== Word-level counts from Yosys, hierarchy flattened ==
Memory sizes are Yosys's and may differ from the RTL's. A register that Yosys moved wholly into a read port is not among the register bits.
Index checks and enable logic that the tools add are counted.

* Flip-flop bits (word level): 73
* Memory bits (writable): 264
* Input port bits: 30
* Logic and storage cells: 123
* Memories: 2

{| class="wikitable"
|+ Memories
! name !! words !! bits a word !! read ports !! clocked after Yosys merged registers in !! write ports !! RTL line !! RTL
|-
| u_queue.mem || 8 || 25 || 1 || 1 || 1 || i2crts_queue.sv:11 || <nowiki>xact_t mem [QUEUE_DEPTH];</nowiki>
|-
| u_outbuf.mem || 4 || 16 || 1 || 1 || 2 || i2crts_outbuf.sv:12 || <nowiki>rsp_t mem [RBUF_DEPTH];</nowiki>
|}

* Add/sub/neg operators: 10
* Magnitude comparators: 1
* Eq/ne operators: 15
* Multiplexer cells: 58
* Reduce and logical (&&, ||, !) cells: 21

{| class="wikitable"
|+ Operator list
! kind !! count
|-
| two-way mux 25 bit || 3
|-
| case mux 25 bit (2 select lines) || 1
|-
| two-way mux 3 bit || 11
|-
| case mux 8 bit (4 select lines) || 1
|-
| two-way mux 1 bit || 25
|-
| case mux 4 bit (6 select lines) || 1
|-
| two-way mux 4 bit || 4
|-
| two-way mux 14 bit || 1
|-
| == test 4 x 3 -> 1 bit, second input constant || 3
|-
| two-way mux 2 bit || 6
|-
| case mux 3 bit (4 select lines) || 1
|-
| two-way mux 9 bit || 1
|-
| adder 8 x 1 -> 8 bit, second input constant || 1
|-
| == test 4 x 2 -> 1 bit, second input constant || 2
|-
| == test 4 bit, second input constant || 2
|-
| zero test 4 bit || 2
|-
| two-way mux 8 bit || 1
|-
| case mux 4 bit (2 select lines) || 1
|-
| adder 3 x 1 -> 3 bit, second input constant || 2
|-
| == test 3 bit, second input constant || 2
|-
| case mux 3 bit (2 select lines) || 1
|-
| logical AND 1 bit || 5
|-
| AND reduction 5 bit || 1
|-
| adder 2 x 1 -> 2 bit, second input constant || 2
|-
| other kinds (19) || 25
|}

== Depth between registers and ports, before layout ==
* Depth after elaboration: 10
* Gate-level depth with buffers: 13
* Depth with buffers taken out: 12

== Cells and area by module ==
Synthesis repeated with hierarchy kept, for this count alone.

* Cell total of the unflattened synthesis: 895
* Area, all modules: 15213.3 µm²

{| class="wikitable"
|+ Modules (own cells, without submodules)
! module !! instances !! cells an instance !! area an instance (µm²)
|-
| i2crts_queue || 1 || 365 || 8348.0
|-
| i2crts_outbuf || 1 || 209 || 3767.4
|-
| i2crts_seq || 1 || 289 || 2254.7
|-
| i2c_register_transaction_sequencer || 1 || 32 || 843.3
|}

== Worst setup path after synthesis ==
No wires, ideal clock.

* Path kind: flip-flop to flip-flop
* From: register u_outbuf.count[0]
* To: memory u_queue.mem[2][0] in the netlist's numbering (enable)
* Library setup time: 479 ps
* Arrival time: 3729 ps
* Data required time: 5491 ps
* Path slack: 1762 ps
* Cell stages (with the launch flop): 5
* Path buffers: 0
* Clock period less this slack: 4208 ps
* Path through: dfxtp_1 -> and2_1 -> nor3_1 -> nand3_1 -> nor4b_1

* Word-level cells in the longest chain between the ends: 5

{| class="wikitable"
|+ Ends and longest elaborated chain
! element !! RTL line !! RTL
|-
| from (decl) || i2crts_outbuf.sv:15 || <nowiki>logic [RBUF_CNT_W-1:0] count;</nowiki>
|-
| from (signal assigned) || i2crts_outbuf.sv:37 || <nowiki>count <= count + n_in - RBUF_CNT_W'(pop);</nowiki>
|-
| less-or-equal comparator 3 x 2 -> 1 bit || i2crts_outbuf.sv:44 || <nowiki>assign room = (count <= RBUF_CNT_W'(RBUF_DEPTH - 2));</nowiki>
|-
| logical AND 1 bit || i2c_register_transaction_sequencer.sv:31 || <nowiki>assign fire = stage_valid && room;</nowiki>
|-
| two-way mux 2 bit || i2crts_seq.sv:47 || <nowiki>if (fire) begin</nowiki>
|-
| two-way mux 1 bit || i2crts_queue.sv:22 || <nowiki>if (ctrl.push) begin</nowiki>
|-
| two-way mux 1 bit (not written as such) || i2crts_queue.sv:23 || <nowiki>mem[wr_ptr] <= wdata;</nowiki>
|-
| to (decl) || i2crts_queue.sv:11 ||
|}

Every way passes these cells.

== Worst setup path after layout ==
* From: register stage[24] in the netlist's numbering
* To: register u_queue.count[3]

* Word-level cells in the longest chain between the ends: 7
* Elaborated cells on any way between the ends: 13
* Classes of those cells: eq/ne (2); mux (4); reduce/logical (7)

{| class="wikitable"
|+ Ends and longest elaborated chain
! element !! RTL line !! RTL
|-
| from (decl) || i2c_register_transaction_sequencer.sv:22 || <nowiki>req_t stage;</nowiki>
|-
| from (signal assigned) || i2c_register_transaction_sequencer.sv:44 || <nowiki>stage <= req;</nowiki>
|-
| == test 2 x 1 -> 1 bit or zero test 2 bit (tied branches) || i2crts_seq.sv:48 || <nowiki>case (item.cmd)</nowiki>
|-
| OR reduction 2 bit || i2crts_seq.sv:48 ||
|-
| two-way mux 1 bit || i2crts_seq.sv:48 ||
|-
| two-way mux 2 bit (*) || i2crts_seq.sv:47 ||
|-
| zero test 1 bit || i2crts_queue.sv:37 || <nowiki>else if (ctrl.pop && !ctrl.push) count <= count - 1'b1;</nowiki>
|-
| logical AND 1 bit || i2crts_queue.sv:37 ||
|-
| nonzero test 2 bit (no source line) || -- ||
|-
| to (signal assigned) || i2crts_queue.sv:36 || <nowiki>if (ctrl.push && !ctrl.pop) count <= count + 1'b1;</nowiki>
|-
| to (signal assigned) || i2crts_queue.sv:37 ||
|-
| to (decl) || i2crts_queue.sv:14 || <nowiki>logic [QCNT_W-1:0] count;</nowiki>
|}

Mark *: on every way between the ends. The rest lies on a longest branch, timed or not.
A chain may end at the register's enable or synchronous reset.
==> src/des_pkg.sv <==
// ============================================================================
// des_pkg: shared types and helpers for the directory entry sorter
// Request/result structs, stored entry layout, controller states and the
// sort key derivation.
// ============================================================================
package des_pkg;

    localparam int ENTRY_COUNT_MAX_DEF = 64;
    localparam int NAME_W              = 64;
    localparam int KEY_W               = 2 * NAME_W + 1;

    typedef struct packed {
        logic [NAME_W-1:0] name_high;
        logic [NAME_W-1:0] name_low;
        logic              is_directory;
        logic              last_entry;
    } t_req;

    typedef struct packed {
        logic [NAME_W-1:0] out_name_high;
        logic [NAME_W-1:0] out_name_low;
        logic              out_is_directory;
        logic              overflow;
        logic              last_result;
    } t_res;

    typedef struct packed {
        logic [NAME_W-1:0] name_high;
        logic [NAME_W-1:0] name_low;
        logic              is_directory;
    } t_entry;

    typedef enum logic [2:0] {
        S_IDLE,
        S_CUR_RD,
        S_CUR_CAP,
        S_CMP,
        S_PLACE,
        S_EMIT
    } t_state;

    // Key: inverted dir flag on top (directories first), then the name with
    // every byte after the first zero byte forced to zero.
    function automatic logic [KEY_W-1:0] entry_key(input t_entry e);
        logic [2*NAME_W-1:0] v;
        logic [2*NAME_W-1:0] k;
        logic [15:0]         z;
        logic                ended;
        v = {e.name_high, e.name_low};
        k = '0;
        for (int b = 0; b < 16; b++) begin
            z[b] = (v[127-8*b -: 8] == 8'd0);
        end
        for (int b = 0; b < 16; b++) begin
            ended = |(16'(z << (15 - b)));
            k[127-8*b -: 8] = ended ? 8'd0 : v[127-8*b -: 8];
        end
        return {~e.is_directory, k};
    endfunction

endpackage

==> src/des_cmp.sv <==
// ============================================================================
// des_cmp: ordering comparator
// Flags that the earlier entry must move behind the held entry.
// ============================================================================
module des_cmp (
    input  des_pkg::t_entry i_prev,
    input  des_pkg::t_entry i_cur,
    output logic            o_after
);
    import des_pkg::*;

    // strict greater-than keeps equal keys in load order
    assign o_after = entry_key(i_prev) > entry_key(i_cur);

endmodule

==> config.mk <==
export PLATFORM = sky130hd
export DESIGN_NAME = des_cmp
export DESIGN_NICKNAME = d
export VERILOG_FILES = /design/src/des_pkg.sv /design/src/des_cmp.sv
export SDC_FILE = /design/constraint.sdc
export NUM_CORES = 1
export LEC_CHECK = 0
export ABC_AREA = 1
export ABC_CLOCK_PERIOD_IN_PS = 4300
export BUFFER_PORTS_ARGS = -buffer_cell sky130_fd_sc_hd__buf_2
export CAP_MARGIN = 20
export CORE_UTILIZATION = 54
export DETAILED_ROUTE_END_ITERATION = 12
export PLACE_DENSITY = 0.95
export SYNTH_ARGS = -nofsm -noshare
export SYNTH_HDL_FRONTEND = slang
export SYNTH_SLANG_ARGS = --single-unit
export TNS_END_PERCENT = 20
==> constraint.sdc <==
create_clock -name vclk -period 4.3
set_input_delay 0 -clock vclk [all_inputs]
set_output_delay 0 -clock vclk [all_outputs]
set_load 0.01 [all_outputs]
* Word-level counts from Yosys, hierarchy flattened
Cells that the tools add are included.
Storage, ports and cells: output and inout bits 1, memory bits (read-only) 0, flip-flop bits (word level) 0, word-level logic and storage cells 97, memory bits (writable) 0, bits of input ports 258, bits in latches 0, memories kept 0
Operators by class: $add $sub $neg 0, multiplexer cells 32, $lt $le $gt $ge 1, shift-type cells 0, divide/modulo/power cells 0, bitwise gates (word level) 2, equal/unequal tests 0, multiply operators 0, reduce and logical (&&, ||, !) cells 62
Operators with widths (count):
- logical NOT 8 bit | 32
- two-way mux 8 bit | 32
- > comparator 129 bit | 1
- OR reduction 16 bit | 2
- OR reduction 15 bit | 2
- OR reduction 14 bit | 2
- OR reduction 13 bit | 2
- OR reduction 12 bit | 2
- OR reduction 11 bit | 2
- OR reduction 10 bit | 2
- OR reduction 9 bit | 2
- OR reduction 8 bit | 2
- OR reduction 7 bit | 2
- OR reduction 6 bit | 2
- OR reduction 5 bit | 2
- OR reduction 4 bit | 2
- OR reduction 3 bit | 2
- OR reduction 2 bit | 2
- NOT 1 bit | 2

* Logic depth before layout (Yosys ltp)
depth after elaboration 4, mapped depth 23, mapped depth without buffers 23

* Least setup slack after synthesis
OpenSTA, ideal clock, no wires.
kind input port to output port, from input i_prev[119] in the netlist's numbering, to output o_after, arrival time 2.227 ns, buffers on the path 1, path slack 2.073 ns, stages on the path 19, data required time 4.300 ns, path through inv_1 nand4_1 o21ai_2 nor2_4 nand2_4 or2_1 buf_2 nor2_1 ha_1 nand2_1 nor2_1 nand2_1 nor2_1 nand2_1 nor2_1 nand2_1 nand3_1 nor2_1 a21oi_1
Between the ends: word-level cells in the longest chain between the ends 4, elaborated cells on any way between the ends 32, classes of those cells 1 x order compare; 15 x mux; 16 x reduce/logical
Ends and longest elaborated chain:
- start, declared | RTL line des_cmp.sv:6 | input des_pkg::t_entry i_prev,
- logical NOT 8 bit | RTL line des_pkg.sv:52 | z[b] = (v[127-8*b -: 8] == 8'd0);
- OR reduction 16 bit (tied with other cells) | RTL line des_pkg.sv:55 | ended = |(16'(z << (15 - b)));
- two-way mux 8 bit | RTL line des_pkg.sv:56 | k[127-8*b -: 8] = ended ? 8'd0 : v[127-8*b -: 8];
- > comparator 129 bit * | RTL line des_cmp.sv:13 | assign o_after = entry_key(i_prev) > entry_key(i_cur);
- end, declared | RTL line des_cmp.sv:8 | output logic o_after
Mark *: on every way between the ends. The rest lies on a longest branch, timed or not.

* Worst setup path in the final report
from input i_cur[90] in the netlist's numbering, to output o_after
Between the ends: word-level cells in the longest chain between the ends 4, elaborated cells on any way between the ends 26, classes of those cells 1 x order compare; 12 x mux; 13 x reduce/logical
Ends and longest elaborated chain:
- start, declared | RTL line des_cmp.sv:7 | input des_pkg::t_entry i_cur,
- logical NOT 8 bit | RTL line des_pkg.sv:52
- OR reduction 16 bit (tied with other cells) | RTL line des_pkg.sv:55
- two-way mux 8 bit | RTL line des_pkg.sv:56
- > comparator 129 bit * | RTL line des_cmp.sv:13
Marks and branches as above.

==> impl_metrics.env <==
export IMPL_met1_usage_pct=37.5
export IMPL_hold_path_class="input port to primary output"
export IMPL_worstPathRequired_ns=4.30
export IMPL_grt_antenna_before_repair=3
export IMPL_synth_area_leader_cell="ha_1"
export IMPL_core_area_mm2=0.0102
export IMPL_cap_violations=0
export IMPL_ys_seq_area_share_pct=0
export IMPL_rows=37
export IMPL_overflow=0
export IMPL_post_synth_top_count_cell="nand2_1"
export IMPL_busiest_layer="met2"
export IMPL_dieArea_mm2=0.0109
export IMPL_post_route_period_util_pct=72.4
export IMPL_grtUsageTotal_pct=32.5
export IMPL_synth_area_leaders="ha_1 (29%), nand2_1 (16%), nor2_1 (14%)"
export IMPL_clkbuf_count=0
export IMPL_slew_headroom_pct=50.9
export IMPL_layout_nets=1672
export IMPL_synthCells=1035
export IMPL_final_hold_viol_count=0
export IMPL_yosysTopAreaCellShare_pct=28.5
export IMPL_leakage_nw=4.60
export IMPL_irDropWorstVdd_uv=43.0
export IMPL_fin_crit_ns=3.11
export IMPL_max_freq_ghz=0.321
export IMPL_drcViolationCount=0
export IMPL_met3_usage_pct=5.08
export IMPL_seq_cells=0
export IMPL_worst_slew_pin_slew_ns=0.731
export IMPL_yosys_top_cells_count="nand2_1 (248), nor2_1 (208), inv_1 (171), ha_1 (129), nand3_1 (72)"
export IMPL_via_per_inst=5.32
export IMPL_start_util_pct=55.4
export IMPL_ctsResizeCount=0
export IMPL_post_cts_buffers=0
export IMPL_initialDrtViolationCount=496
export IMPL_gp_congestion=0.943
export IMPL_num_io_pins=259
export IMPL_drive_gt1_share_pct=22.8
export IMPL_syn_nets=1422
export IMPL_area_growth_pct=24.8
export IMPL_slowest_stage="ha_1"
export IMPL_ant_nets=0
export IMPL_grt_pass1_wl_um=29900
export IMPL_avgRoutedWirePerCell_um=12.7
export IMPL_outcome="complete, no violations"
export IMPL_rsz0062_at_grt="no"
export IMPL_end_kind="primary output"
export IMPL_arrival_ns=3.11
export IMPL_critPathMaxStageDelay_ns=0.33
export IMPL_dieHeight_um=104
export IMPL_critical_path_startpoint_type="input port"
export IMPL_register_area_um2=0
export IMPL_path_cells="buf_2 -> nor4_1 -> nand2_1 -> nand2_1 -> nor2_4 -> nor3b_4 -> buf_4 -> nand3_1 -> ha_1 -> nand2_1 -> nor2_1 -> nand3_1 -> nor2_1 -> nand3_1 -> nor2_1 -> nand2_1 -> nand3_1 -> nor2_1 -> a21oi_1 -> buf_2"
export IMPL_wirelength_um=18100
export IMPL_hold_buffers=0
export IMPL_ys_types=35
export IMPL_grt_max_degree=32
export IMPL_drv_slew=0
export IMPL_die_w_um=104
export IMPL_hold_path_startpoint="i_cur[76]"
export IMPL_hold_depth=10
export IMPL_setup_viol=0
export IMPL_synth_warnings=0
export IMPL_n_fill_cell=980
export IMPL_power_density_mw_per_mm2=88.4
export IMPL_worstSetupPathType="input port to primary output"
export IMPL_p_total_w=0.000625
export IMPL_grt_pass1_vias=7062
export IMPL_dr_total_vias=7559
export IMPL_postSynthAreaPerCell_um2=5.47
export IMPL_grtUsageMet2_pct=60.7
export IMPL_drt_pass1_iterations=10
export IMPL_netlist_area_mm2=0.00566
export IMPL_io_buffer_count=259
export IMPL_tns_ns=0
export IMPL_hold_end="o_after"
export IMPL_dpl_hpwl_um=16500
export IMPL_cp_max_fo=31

Your task:
Figure out how many lines of the data above include "second", then give the number and nothing more.

Written answer:
7